- ABOUT THIS EXERCISE
Output only the lines below that start at the line containing "8x7->9 * | fpu_f32_classify.sv:17" and end at the line containing "assignment | fpu_f32_to_int_iter.sv:117", with both ends kept.

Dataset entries
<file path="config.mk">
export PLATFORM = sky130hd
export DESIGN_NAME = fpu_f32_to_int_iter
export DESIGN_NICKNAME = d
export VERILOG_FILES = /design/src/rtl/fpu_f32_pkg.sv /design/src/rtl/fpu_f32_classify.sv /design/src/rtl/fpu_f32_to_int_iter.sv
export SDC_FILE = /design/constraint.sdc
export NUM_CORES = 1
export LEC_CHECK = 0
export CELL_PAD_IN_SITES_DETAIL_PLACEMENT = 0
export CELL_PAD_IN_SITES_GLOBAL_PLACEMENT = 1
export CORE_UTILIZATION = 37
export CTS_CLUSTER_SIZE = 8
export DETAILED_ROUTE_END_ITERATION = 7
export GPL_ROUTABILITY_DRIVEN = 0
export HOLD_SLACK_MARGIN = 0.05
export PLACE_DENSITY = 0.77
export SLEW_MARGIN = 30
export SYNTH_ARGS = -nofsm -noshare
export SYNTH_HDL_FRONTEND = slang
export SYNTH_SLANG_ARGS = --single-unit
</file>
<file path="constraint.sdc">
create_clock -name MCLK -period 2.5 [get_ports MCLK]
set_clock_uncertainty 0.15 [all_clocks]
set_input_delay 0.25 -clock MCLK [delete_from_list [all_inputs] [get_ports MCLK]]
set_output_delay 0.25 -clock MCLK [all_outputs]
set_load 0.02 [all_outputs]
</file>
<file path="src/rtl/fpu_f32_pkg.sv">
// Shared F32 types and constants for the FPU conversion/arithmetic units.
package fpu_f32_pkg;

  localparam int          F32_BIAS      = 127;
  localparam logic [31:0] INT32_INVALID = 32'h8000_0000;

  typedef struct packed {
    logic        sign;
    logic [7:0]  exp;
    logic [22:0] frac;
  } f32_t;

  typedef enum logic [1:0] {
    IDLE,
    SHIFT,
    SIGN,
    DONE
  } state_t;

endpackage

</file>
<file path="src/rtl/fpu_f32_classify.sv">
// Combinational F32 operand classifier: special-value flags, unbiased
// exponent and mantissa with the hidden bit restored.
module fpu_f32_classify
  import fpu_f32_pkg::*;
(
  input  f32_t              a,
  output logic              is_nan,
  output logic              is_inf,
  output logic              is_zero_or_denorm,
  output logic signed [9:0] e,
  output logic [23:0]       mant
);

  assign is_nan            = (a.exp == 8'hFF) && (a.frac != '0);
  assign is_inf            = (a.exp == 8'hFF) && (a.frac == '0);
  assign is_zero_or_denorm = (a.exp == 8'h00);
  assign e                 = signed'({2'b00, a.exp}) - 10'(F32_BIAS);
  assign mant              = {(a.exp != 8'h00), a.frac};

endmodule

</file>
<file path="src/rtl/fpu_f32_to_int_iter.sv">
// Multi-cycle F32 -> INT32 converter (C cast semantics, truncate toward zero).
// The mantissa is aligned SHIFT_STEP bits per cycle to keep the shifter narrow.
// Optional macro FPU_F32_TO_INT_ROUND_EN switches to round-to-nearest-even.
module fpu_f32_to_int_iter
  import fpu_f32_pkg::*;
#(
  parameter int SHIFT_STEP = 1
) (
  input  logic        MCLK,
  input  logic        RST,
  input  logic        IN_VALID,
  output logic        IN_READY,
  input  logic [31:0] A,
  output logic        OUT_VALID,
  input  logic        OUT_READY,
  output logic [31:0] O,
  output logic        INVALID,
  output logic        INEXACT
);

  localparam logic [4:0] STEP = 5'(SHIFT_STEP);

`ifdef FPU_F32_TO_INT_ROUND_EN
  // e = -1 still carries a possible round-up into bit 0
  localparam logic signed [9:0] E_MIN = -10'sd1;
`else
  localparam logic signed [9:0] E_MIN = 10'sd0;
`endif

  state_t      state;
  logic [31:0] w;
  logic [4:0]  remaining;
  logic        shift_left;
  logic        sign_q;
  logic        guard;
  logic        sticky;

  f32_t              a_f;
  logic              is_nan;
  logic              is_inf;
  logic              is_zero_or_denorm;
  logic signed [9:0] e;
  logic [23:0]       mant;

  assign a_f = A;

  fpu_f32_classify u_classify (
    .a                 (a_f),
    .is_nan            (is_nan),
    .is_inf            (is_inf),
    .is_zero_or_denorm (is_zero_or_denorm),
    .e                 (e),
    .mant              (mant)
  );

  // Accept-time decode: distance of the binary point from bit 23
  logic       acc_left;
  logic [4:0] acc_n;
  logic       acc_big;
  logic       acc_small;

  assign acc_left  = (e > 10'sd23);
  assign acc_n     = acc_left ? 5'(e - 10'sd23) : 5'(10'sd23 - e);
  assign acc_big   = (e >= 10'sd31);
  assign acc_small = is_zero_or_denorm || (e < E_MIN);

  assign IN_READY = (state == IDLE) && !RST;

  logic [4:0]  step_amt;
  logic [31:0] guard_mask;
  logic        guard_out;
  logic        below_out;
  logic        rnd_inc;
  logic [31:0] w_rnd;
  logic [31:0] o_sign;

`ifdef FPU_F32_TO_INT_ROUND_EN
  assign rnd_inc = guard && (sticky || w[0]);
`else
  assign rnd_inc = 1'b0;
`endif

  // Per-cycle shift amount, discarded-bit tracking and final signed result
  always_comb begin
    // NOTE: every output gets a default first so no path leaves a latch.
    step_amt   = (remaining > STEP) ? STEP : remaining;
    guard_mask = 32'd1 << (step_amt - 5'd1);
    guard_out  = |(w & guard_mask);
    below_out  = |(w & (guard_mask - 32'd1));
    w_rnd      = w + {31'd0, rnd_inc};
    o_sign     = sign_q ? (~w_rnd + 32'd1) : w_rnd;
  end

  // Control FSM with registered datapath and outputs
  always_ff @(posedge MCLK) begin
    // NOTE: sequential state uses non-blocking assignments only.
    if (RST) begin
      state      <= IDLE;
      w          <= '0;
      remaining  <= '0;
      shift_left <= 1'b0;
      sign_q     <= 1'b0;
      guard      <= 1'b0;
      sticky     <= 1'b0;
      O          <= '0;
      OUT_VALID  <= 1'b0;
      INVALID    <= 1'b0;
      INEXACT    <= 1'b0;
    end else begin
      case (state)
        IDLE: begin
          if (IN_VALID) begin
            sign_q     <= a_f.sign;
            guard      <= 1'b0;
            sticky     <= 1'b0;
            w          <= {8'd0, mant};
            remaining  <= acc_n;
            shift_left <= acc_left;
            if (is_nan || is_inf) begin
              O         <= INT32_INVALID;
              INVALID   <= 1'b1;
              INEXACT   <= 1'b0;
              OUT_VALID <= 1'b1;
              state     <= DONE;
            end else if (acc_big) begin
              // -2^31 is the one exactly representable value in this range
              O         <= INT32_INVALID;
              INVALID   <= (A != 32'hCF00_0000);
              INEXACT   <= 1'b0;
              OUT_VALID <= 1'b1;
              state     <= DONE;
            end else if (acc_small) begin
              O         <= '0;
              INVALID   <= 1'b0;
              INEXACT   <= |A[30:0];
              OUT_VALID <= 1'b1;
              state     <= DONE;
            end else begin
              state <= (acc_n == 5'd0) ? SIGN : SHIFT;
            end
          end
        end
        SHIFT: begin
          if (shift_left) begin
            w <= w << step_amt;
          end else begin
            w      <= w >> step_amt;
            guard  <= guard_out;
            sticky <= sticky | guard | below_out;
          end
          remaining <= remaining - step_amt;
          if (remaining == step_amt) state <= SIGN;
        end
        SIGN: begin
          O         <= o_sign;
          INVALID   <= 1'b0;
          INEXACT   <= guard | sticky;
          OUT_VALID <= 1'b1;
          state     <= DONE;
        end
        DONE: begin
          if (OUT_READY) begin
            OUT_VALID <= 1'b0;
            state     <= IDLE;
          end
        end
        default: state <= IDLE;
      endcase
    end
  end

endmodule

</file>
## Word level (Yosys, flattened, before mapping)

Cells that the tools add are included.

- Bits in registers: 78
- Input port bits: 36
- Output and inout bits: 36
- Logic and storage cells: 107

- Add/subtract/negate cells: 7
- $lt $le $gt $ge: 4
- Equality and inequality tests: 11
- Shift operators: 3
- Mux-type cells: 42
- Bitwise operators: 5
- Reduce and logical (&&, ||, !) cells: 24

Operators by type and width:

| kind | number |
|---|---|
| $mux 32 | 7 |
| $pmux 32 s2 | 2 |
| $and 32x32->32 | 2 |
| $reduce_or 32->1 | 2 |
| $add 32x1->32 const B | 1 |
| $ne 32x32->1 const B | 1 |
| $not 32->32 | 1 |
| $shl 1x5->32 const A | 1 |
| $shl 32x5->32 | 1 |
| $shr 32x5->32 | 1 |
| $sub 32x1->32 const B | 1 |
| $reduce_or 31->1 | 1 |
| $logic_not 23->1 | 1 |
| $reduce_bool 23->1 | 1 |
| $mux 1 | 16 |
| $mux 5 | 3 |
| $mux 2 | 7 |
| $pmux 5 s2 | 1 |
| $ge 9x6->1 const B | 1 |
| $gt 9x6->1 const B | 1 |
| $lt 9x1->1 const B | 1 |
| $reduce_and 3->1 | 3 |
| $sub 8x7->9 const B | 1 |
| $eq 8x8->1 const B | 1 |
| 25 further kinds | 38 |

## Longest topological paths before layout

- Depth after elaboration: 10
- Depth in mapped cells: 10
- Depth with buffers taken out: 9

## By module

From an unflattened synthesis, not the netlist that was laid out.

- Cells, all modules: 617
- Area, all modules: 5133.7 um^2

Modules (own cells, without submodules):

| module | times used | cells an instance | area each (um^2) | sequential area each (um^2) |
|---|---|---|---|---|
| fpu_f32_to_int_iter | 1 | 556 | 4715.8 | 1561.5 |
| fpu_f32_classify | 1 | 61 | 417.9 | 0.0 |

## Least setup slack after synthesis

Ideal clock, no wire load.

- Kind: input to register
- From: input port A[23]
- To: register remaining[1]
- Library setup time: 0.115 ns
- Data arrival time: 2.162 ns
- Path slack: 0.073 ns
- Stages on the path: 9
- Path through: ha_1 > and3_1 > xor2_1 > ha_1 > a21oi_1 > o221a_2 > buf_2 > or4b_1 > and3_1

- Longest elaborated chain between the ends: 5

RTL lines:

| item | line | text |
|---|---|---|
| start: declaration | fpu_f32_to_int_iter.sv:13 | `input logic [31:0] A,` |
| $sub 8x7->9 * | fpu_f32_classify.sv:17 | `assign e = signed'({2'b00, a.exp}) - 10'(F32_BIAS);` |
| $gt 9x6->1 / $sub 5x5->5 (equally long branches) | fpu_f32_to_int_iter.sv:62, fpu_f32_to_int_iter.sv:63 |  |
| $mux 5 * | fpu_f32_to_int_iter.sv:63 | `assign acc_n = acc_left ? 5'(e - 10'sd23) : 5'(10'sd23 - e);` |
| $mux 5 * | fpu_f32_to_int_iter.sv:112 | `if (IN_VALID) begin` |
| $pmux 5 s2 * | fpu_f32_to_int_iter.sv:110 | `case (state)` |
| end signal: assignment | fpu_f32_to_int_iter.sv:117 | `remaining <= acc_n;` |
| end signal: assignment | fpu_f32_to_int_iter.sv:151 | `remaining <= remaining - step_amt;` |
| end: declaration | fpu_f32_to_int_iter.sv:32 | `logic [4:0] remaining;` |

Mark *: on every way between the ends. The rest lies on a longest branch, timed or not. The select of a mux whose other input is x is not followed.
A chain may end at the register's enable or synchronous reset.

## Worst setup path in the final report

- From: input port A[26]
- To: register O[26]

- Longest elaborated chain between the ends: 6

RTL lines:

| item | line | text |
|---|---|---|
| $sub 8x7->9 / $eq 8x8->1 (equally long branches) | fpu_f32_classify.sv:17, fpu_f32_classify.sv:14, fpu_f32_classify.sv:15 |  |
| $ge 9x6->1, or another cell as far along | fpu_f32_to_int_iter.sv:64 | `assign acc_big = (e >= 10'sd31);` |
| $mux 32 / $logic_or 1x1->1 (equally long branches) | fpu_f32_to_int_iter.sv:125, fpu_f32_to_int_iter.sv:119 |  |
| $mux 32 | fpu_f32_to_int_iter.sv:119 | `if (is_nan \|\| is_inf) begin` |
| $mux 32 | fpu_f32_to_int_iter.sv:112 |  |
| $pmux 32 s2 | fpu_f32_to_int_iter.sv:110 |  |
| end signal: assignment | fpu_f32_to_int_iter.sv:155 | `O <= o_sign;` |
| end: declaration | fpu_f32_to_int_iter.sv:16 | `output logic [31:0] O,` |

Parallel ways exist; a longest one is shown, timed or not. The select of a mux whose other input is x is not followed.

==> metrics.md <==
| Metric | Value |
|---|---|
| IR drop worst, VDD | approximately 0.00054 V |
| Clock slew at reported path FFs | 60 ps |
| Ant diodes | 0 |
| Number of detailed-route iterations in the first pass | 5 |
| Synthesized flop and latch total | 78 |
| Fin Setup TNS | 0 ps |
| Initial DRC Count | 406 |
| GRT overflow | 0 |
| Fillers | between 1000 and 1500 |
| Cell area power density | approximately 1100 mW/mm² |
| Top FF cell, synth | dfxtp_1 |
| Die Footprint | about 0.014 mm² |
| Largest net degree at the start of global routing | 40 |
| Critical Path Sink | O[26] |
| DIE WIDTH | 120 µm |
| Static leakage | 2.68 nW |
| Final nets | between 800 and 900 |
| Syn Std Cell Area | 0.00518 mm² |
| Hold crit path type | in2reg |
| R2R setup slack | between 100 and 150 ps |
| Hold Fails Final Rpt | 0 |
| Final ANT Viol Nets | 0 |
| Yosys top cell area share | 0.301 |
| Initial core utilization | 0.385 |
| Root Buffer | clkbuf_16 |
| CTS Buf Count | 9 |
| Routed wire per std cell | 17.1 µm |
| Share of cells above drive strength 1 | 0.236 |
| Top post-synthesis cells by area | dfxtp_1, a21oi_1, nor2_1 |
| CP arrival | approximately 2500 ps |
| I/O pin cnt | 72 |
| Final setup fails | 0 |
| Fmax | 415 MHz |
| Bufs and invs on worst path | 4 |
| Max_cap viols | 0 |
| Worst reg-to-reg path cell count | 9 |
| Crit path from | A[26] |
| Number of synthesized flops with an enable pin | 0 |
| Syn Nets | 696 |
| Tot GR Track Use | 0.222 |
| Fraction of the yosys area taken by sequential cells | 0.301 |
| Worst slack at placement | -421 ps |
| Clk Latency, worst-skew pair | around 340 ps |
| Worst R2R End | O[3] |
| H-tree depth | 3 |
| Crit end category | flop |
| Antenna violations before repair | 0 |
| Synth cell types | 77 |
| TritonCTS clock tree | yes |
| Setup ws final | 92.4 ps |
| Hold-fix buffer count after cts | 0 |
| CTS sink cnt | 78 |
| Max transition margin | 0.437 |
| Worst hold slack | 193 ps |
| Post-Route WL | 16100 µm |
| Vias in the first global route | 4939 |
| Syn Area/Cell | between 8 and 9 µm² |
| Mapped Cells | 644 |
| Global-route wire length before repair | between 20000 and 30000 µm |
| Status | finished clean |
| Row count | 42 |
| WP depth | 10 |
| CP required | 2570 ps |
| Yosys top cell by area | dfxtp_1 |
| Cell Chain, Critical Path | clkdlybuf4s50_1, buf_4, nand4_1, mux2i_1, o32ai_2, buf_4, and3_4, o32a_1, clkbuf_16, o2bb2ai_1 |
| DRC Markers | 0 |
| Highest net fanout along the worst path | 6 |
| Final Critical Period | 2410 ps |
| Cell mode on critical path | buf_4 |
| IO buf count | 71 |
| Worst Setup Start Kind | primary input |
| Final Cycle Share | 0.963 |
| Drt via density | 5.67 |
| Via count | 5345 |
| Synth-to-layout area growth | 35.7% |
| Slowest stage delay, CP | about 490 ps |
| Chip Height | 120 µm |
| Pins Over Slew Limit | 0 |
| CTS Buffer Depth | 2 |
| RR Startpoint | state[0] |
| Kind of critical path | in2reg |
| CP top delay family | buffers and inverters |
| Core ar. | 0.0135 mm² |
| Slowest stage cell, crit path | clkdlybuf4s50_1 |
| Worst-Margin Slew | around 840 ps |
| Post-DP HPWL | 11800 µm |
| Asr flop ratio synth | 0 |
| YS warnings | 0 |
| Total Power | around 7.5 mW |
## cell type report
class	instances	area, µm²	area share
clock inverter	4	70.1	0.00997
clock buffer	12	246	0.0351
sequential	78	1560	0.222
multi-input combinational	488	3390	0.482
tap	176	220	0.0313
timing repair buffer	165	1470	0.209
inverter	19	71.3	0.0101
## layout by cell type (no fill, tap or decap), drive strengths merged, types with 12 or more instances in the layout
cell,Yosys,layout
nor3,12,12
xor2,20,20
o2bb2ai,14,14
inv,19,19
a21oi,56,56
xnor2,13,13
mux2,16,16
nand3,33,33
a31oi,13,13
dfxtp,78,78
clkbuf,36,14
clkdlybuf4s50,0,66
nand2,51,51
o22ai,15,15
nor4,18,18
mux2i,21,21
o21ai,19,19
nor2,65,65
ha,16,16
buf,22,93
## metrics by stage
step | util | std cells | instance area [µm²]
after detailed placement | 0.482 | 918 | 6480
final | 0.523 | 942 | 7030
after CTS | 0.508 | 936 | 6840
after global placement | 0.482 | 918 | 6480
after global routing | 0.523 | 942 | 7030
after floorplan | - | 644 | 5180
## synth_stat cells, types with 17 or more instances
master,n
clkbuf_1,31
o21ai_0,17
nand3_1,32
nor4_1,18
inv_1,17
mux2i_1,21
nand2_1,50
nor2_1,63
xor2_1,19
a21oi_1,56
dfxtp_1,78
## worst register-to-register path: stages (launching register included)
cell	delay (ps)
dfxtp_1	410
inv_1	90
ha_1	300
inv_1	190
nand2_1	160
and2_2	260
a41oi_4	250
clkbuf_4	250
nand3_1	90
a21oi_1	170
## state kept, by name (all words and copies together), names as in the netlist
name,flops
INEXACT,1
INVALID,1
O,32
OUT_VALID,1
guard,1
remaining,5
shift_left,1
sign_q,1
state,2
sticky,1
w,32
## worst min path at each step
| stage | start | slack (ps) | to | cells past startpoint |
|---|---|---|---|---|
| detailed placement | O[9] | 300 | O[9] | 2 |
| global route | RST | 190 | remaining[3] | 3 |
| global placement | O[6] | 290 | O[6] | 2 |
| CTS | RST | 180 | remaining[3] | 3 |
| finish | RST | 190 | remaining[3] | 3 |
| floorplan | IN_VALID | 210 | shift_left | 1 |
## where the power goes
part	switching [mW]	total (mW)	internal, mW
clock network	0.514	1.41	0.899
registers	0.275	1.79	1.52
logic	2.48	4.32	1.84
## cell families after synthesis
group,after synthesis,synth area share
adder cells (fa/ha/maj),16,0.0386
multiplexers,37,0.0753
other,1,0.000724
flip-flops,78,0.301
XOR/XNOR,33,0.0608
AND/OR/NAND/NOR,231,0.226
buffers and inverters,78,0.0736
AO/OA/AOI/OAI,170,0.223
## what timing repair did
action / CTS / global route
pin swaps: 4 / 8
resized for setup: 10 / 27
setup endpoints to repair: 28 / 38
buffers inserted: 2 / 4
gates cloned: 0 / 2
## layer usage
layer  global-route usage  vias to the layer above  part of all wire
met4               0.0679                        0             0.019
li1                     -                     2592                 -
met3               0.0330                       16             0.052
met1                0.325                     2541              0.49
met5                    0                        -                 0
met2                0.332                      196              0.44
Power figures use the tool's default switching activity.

- SOLUTION FOR THIS TASK
| $sub 8x7->9 * | fpu_f32_classify.sv:17 | `assign e = signed'({2'b00, a.exp}) - 10'(F32_BIAS);` |
| $gt 9x6->1 / $sub 5x5->5 (equally long branches) | fpu_f32_to_int_iter.sv:62, fpu_f32_to_int_iter.sv:63 |  |
| $mux 5 * | fpu_f32_to_int_iter.sv:63 | `assign acc_n = acc_left ? 5'(e - 10'sd23) : 5'(10'sd23 - e);` |
| $mux 5 * | fpu_f32_to_int_iter.sv:112 | `if (IN_VALID) begin` |
| $pmux 5 s2 * | fpu_f32_to_int_iter.sv:110 | `case (state)` |
| end signal: assignment | fpu_f32_to_int_iter.sv:117 | `remaining <= acc_n;` |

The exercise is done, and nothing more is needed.